This design comes from an exercise in tuning for small area, a short achievable clock period and few clock cycles on the open sky130 flow, not from production work.
Where RTL was checked, it was by simulation tests only, not by an equivalence proof against the original.
The clock input has no modelled driver; a real chip could not lean on it and would need a root buffer or a full tree.
Power figures rest on the tool's default switching activity, not on a simulated workload.

==> module LBP, before the edit <==
module LBP ( clk, reset, gray_addr, gray_req, gray_ready, gray_data, lbp_addr, lbp_valid, lbp_data, finish);
input   	clk;
input   	reset;
output      [13:0] 	gray_addr;
output  reg      	gray_req;
input   	    gray_ready;
input   [7:0] 	gray_data;
output  reg [13:0] 	lbp_addr;
output  reg 	lbp_valid;
output  reg [7:0] 	lbp_data;
output  reg 	finish;
localparam K = 10;
reg        run;       
reg [3:0]  idx;       
reg [3:0]  rh;        
reg [6:0]  col;       
reg        cend;      
reg        at7;       
reg        last;      
reg        v1, f1;    
reg        first;     
reg        wrapped;   
assign gray_addr = {rh, idx[2:0], col};
wire [3:0] idx_n = !run ? 4'd0 : last ? 4'd0 : idx + 4'd1;
wire [6:0] col_n = last ? col + 7'd1 : col;
wire [3:0] rh_p1 = rh + 4'd1;
wire [3:0] rh_m1 = rh - 4'd1;
wire [3:0] rh_n = at7 ? rh_p1 : (last & ~cend) ? rh_m1 : rh;
always @(posedge clk or posedge reset) begin
    if (reset) run <= 1'b0;
    else run <= run | gray_ready;
end
always @(posedge clk) begin
    if (!run) begin
        idx <= 4'd0;
        rh <= 4'd0;
        col <= 7'd0;
        cend <= 1'b0;
        at7 <= 1'b0;
        last <= 1'b0;
        first <= 1'b0;
        wrapped <= 1'b0;
    end else begin
        first <= last;
        wrapped <= last & cend;
        idx <= idx_n;
        rh <= rh_n;
        col <= col_n;
        if (last) cend <= (col == 7'd126);
        at7 <= (idx == 4'd6);
        last <= (idx == 4'd8);
    end
end
wire [2:0] idx_m2 = idx[2:0] - 3'd2;
wire [6:0] lrow = first ? {(wrapped ? rh : rh_p1), 3'd0} : {(idx[3] ? rh_m1 : rh), idx_m2};
wire [6:0] lcol = col + {6'b111111, ~first};    
function [1:0] cmp2;
    input [7:0] a, b;
    reg [7:0] g, p;
    reg g76, p76, g54, p54, g32, p32, g10, p10, g74, p74, g30, p30, gg, pp;
    begin
        g = a & ~b;
        p = a | ~b;
        g76 = g[7] | (p[7] & g[6]);  p76 = p[7] & p[6];
        g54 = g[5] | (p[5] & g[4]);  p54 = p[5] & p[4];
        g32 = g[3] | (p[3] & g[2]);  p32 = p[3] & p[2];
        g10 = g[1] | (p[1] & g[0]);  p10 = p[1] & p[0];
        g74 = g76 | (p76 & g54);     p74 = p76 & p54;
        g30 = g32 | (p32 & g10);     p30 = p32 & p10;
        gg  = g74 | (p74 & g30);     pp  = p74 & p30;
        cmp2 = {gg | pp, ~gg};
    end
endfunction
reg [7:0]  sr [0:K+1];  
reg [2:0]  pb [0:K];    
reg        q5;          
reg        q1;          
reg        q2a, q2b;    
wire [7:0] p  = sr[0];      
wire [7:0] dl = sr[K-1];    
wire [7:0] l  = sr[K];      
wire [7:0] ul = sr[K+1];    
wire p_ge_ul, ul_ge_p, p_ge_l, l_ge_p, p_ge_dl, dl_ge_p, l_ge_ul, ul_ge_l;
assign {p_ge_ul, ul_ge_p} = cmp2(p, ul);
assign {p_ge_l,  l_ge_p}  = cmp2(p, l);
assign {p_ge_dl, dl_ge_p} = cmp2(p, dl);
assign {l_ge_ul, ul_ge_l} = cmp2(l, ul);
integer j;
always @(posedge clk) begin
    sr[0] <= gray_data;
    for (j = 1; j <= K+1; j = j + 1) sr[j] <= sr[j-1];
    pb[0] <= {dl_ge_p, l_ge_p, ul_ge_p};
    for (j = 1; j <= K; j = j + 1) pb[j] <= pb[j-1];
    q5 <= p_ge_l;
    q1 <= ul_ge_l;
    q2a <= p_ge_dl;
    q2b <= q2a;
    gray_req <= run | gray_ready;
    v1 <= run && (idx[3:1] != 3'd0) && (col[6:1] != 6'd0) && !(rh == 4'd0 && idx[3]);
    f1 <= run && cend && (rh == 4'd15) && (idx == 4'd7);
    lbp_valid <= v1 & run;    
    finish <= f1 & run;
    lbp_addr <= {lrow, lcol};
    lbp_data <= {p_ge_ul, l_ge_ul, pb[K][2], q5, pb[K][1], q2b, q1, pb[K][0]};
end
endmodule
export LEC_CHECK = 0
export CAP_MARGIN = 20
export CORE_MARGIN = 2
export CORE_UTILIZATION = 55
export PLACE_DENSITY = 0.75
export SETUP_SLACK_MARGIN = 1.85
export SLEW_MARGIN = 20
create_clock -name core_clock -period 3.3 [get_ports {clk}]
standard.sh (not shown) runs the stock make flow with config.mk's settings and CLKGATE_MAP_FILE= SYNTH_SCRIPT=/design/flow/synth_recipe.tcl, a recipe that flattens the netlist after the stock synthesis.
==> flow/flow/run.sh <==
#!/bin/bash
# Own layout flow: the standard flow (standard.sh, unchanged synthesis),
# with two hooks: flow/ports.tcl after global placement sets the port
# buffers' cells (POST_GLOBAL_PLACE_TCL), and flow/clock_tree.tcl builds a
# two-level clock tree before CTS, which TritonCTS then skips (PRE_CTS_TCL).
# standard.sh's output goes to standard.log; each ORFS step keeps its own log
# under orfs/logs.
set -euo pipefail
cd "$(dirname "$0")/.."
export POST_GLOBAL_PLACE_TCL="$(pwd)/flow/ports.tcl"
export PRE_CTS_TCL="$(pwd)/flow/clock_tree.tcl"
export MY_CLK_NLEAF=12 MY_CLK_LEAF=sky130_fd_sc_hd__clkinv_4 MY_CLK_TOP=sky130_fd_sc_hd__clkinv_8
bash standard.sh > standard.log 2>&1
Other scripts of this flow, unchanged in this note and not shown: flow/flow/clock_tree.tcl, flow/flow/ports.tcl
Testbench counts at the start, summed over its fixed seeds: cycles 163,840.
Change:
--- a/flow/design.v
+++ b/flow/design.v
@@ -3,5 +3,5 @@
 input   	clk;
 input   	reset;
-output      [13:0] 	gray_addr;
+output  reg [13:0] 	gray_addr;
 output  reg      	gray_req;
 input   	    gray_ready;
@@ -22,5 +22,4 @@
 reg        first;     
 reg        wrapped;   
-assign gray_addr = {rh, idx[2:0], col};
 wire [3:0] idx_n = !run ? 4'd0 : last ? 4'd0 : idx + 4'd1;
 wire [6:0] col_n = last ? col + 7'd1 : col;
@@ -98,4 +97,5 @@
     q2b <= q2a;
     gray_req <= run | gray_ready;
+    gray_addr <= {rh_n, idx_n[2:0], col_n};
     v1 <= run && (idx[3:1] != 3'd0) && (col[6:1] != 6'd0) && !(rh == 4'd0 && idx[3]);
     f1 <= run && cend && (rh == 4'd15) && (idx == 4'd7);
After rerunning:
- routed wire length grows by 6.5%
- sequential cell count grows by 14
- core utilization went down by 1.8 points
- first-iteration DRC count goes up by 32%
- cell count climbs by about 9%
- register-to-register slack hardly moves
- critical path depth went up by 4
- via count increases by 3.2%
- worst hold slack loses 4.6 ps
Testbench counts after the change, summed over its fixed seeds: cycles 163,840.
In every run of this note, the design's own scripts or RTL, not TritonCTS, make the clock network.


before:
The RTL this note starts from:
==> flow/design.v <==
`timescale 1ns/10ps
module LBP ( clk, reset, gray_addr, gray_req, gray_ready, gray_data, lbp_addr, lbp_valid, lbp_data, finish);
input   	clk;
input   	reset;
output      [13:0] 	gray_addr;
output  reg      	gray_req;
input   	    gray_ready;
input   [7:0] 	gray_data;
output  reg [13:0] 	lbp_addr;
output  reg 	lbp_valid;
output  reg [7:0] 	lbp_data;
output  reg 	finish;
localparam K = 10;
reg        run;       
reg [3:0]  idx;       
reg [3:0]  rh;        
reg [6:0]  col;       
reg        cend;      
reg        at7;       
reg        last;      
reg        v1, f1;    
reg        first;     
reg        wrapped;   
assign gray_addr = {rh, idx[2:0], col};
wire [3:0] idx_n = !run ? 4'd0 : last ? 4'd0 : idx + 4'd1;
wire [6:0] col_n = last ? col + 7'd1 : col;
wire [3:0] rh_p1 = rh + 4'd1;
wire [3:0] rh_m1 = rh - 4'd1;
wire [3:0] rh_n = at7 ? rh_p1 : (last & ~cend) ? rh_m1 : rh;
always @(posedge clk or posedge reset) begin
    if (reset) run <= 1'b0;
    else run <= run | gray_ready;
end
always @(posedge clk) begin
    if (!run) begin
        idx <= 4'd0;
        rh <= 4'd0;
        col <= 7'd0;
        cend <= 1'b0;
        at7 <= 1'b0;
        last <= 1'b0;
        first <= 1'b0;
        wrapped <= 1'b0;
    end else begin
        first <= last;
        wrapped <= last & cend;
        idx <= idx_n;
        rh <= rh_n;
        col <= col_n;
        if (last) cend <= (col == 7'd126);
        at7 <= (idx == 4'd6);
        last <= (idx == 4'd8);
    end
end
wire [2:0] idx_m2 = idx[2:0] - 3'd2;
wire [6:0] lrow = first ? {(wrapped ? rh : rh_p1), 3'd0} : {(idx[3] ? rh_m1 : rh), idx_m2};
wire [6:0] lcol = col + {6'b111111, ~first};    
function [1:0] cmp2;
    input [7:0] a, b;
    reg [7:0] g, p;
    reg g76, p76, g54, p54, g32, p32, g10, p10, g74, p74, g30, p30, gg, pp;
    begin
        g = a & ~b;
        p = a | ~b;
        g76 = g[7] | (p[7] & g[6]);  p76 = p[7] & p[6];
        g54 = g[5] | (p[5] & g[4]);  p54 = p[5] & p[4];
        g32 = g[3] | (p[3] & g[2]);  p32 = p[3] & p[2];
        g10 = g[1] | (p[1] & g[0]);  p10 = p[1] & p[0];
        g74 = g76 | (p76 & g54);     p74 = p76 & p54;
        g30 = g32 | (p32 & g10);     p30 = p32 & p10;
        gg  = g74 | (p74 & g30);     pp  = p74 & p30;
        cmp2 = {gg | pp, ~gg};
    end
endfunction
reg [7:0]  sr [0:K+1];  
reg [2:0]  pb [0:K];    
reg        q5;          
reg        q1;          
reg        q2a, q2b;    
wire [7:0] p  = sr[0];      
wire [7:0] dl = sr[K-1];    
wire [7:0] l  = sr[K];      
wire [7:0] ul = sr[K+1];    
wire p_ge_ul, ul_ge_p, p_ge_l, l_ge_p, p_ge_dl, dl_ge_p, l_ge_ul, ul_ge_l;
assign {p_ge_ul, ul_ge_p} = cmp2(p, ul);
assign {p_ge_l,  l_ge_p}  = cmp2(p, l);
assign {p_ge_dl, dl_ge_p} = cmp2(p, dl);
assign {l_ge_ul, ul_ge_l} = cmp2(l, ul);
integer j;
always @(posedge clk) begin
    sr[0] <= gray_data;
    for (j = 1; j <= K+1; j = j + 1) sr[j] <= sr[j-1];
    pb[0] <= {dl_ge_p, l_ge_p, ul_ge_p};
    for (j = 1; j <= K; j = j + 1) pb[j] <= pb[j-1];
    q5 <= p_ge_l;
    q1 <= ul_ge_l;
    q2a <= p_ge_dl;
    q2b <= q2a;
    gray_req <= run | gray_ready;
    v1 <= run && (idx[3:1] != 3'd0) && (col[6:1] != 6'd0) && !(rh == 4'd0 && idx[3]);
    f1 <= run && cend && (rh == 4'd15) && (idx == 4'd7);
    lbp_valid <= v1 & run;    
    finish <= f1 & run;
    lbp_addr <= {lrow, lcol};
    lbp_data <= {p_ge_ul, l_ge_ul, pb[K][2], q5, pb[K][1], q2b, q1, pb[K][0]};
end
endmodule
Settings: LEC_CHECK=0, CAP_MARGIN=20, CORE_MARGIN=2, CORE_UTILIZATION=55, PLACE_DENSITY=0.75, SETUP_SLACK_MARGIN=1.9, SLEW_MARGIN=20; clock period 3.3 ns.
Scripts as last shown in full above: flow/flow/run.sh
Other scripts of this flow, unchanged in this note and not shown: flow/flow/clock_tree.tcl, flow/flow/ports.tcl
Testbench counts of before, summed over its fixed seeds: cycles 163,840.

☆ ☆ ☆ ☆ ☆

Task directions - Copy task for the entries above: every line with the string "standard".

Solution for this task -
standard.sh (not shown) runs the stock make flow with config.mk's settings and CLKGATE_MAP_FILE= SYNTH_SCRIPT=/design/flow/synth_recipe.tcl, a recipe that flattens the netlist after the stock synthesis.
# Own layout flow: the standard flow (standard.sh, unchanged synthesis),
# standard.sh's output goes to standard.log; each ORFS step keeps its own log
bash standard.sh > standard.log 2>&1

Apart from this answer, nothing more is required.